▶ **Exercise brief**: Output exactly the first line of the listing and each line after it, through the line that contains "[src/hdl/spc_pkg.sv]"; add nothing else.

▶ **Exercise input**:
[config.mk]
export PLATFORM = sky130hd
export DESIGN_NAME = spc_fifo
export DESIGN_NICKNAME = d
export VERILOG_FILES = /design/src/hdl/spc_pkg.sv /design/src/hdl/spc_fifo.sv
export SDC_FILE = /design/constraint.sdc
export NUM_CORES = 1
export LEC_CHECK = 0
export BUFFER_PORTS_ARGS = -buffer_cell sky130_fd_sc_hd__buf_2
export CAP_MARGIN = 20
export CELL_PAD_IN_SITES_DETAIL_PLACEMENT = 2
export CELL_PAD_IN_SITES_GLOBAL_PLACEMENT = 2
export CORE_ASPECT_RATIO = 1.4
export CORE_UTILIZATION = 30
export DETAILED_ROUTE_END_ITERATION = 6
export GPL_TIMING_DRIVEN = 0
export PLACE_DENSITY_LB_ADDON = 0.2
export SYNTH_ARGS = -nofsm -noshare
export SYNTH_HDL_FRONTEND = slang
export SYNTH_SLANG_ARGS = --single-unit
[constraint.sdc]
create_clock -name clk_i -period 11.4 [get_ports clk_i]
set_input_delay 2.28 -clock clk_i [delete_from_list [all_inputs] [get_ports clk_i]]
set_output_delay 2.28 -clock clk_i [all_outputs]
set_load 0.02 [all_outputs]
[src/hdl/spc_pkg.sv]
// Package for the segment/plane crossing block: widths, register indexes, item types.
// No dependencies.
`timescale 1ns / 1ps
package spc_pkg;
  localparam int CoordW = 32;
  localparam int NormW  = 18;
  localparam int EpsW   = 31;
  localparam int DistW  = 54;
  localparam int MagW   = 54;
  localparam int TW     = 16;
  localparam int CfgIdxW = 3;

  localparam logic [CfgIdxW-1:0] RegCenterX = 3'd0;
  localparam logic [CfgIdxW-1:0] RegCenterY = 3'd1;
  localparam logic [CfgIdxW-1:0] RegCenterZ = 3'd2;
  localparam logic [CfgIdxW-1:0] RegNormalX = 3'd3;
  localparam logic [CfgIdxW-1:0] RegNormalY = 3'd4;
  localparam logic [CfgIdxW-1:0] RegNormalZ = 3'd5;
  localparam logic [CfgIdxW-1:0] RegEps     = 3'd6;
  localparam logic [CfgIdxW-1:0] RegValid   = 3'd7;

  typedef struct packed {
    logic signed [CoordW-1:0] a_x, a_y, a_z, b_x, b_y, b_z;
  } seg_t;

  typedef struct packed {
    logic                     hit;
    logic signed [CoordW-1:0] point_x, point_y, point_z;
    logic [TW-1:0]            t_fraction;
  } res_t;

  typedef struct packed {
    logic signed [CoordW-1:0] c_x, c_y, c_z;
    logic signed [NormW-1:0]  n_x, n_y, n_z;
    logic [EpsW-1:0]          eps;
    logic                     valid;
  } plane_t;

  // Classified item handed from the front to the back part.
  typedef struct packed {
    seg_t          seg;
    logic          ok;
    logic [MagW-1:0] ma;
    logic [MagW-1:0] sum;
  } job_t;
endpackage

[src/hdl/spc_fifo.sv]
// Short queue of classified items between the front and back parts.
// Depends on spc_pkg.
`timescale 1ns / 1ps
module spc_fifo #(
  parameter int Depth = 4
) (
  input  logic          clk_i,
  input  logic          rst_ni,
  input  spc_pkg::job_t wdata_i,
  input  logic          wvalid_i,
  output logic          wready_o,
  output spc_pkg::job_t rdata_o,
  output logic          rvalid_o,
  input  logic          rready_i
);
  import spc_pkg::*;
  localparam int PtrW = $clog2(Depth);

  job_t mem_q [Depth];
  logic [PtrW-1:0] wp_q, rp_q;
  logic [PtrW:0] cnt_q;
  logic wr, rd;

  assign wready_o = cnt_q != (PtrW+1)'(Depth);
  assign rvalid_o = cnt_q != '0;
  assign wr = wvalid_i && wready_o;
  assign rd = rvalid_o && rready_i;
  assign rdata_o = mem_q[rp_q];

  always_ff @(posedge clk_i or negedge rst_ni) begin
    if (!rst_ni) begin
      wp_q <= '0;
      rp_q <= '0;
      cnt_q <= '0;
    end else begin
      if (wr) wp_q <= (wp_q == PtrW'(Depth - 1)) ? '0 : wp_q + 1'b1;
      if (rd) rp_q <= (rp_q == PtrW'(Depth - 1)) ? '0 : rp_q + 1'b1;
      cnt_q <= cnt_q + (PtrW+1)'(wr) - (PtrW+1)'(rd);
    end
  end

  always_ff @(posedge clk_i) begin
    if (wr) mem_q[wp_q] <= wdata_i;
  end
endmodule

Word level (Yosys, flattened, before mapping)
Memory sizes are Yosys's and may differ from the RTL's.
Index checks and enable logic that the tools add are counted.
{ "classes": {"add_sub_neg": 4, "n_eq_ne": 3, "n_mux": 4, "n_reduce_logical": 3} }
{ "ops": {"columns": ["cell", "n"], "rows": [
  ["$add 2x1->2 const B", 2],
  ["$eq 2x2->1 const B", 2],
  ["$mux 2", 2],
  ["$add 3x1->3", 1],
  ["$ne 3x3->1 const B", 1],
  ["$reduce_bool 3->1", 1],
  ["$sub 3x1->3", 1],
  ["$logic_and 1x1->1", 2],
  ["$mux 1", 2]
]} }
{ "totals": {"ff_bits": 7, "ramBits": 1204, "inputBits": 305, "memories": 1} }
{ "mem_list": {"columns": ["memory", "words", "word_bits", "rd", "rd_clocked_by_memory_dff", "wr", "line_no", "source"], "rows": [
  ["mem_q", 4, 301, 1, 0, 1, "spc_fifo.sv:19", "job_t mem_q [Depth];"]
]} }

Longest topological paths before layout
Gate-level depths: netlist of the first run.
{ "depth": {"word_depth": 4, "depth_mapped": 10, "mapped_depth_nobuf": 10} }

Worst setup path after synthesis of the first run
No wires, ideal clock.
{ "synth_path": {"kind": "input to register", "startpoint": "input port wvalid_i", "endpoint": "memory mem_q[0][0] (netlist bit) (enable)", "setup_ps": 704, "t_arrival_ps": 9145, "required_ps": 10696, "setup_slack_ps": 1551, "path_stages": 1, "n_path_buf": 0, "cell_sequence": "and3_1"} }
{ "synth_between": {"elab_chain_len": 3} }
{ "synth_lines": {"columns": ["item", "line_no", "source"], "rows": [
  ["from (decl)", "spc_fifo.sv:10", "input logic wvalid_i,"],
  ["$logic_and 1x1->1", "spc_fifo.sv:26", "assign wr = wvalid_i && wready_o;"],
  ["$mux 1", "spc_fifo.sv:43", "if (wr) mem_q[wp_q] <= wdata_i;"],
  ["$mux 1 (not written as such)", "spc_fifo.sv:43", null],
  ["to (decl)", "spc_fifo.sv:19", null]
]} }
No other way between the ends.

▶ **Result of the exercise**:
[config.mk]
export PLATFORM = sky130hd
export DESIGN_NAME = spc_fifo
export DESIGN_NICKNAME = d
export VERILOG_FILES = /design/src/hdl/spc_pkg.sv /design/src/hdl/spc_fifo.sv
export SDC_FILE = /design/constraint.sdc
export NUM_CORES = 1
export LEC_CHECK = 0
export BUFFER_PORTS_ARGS = -buffer_cell sky130_fd_sc_hd__buf_2
export CAP_MARGIN = 20
export CELL_PAD_IN_SITES_DETAIL_PLACEMENT = 2
export CELL_PAD_IN_SITES_GLOBAL_PLACEMENT = 2
export CORE_ASPECT_RATIO = 1.4
export CORE_UTILIZATION = 30
export DETAILED_ROUTE_END_ITERATION = 6
export GPL_TIMING_DRIVEN = 0
export PLACE_DENSITY_LB_ADDON = 0.2
export SYNTH_ARGS = -nofsm -noshare
export SYNTH_HDL_FRONTEND = slang
export SYNTH_SLANG_ARGS = --single-unit
[constraint.sdc]
create_clock -name clk_i -period 11.4 [get_ports clk_i]
set_input_delay 2.28 -clock clk_i [delete_from_list [all_inputs] [get_ports clk_i]]
set_output_delay 2.28 -clock clk_i [all_outputs]
set_load 0.02 [all_outputs]
[src/hdl/spc_pkg.sv]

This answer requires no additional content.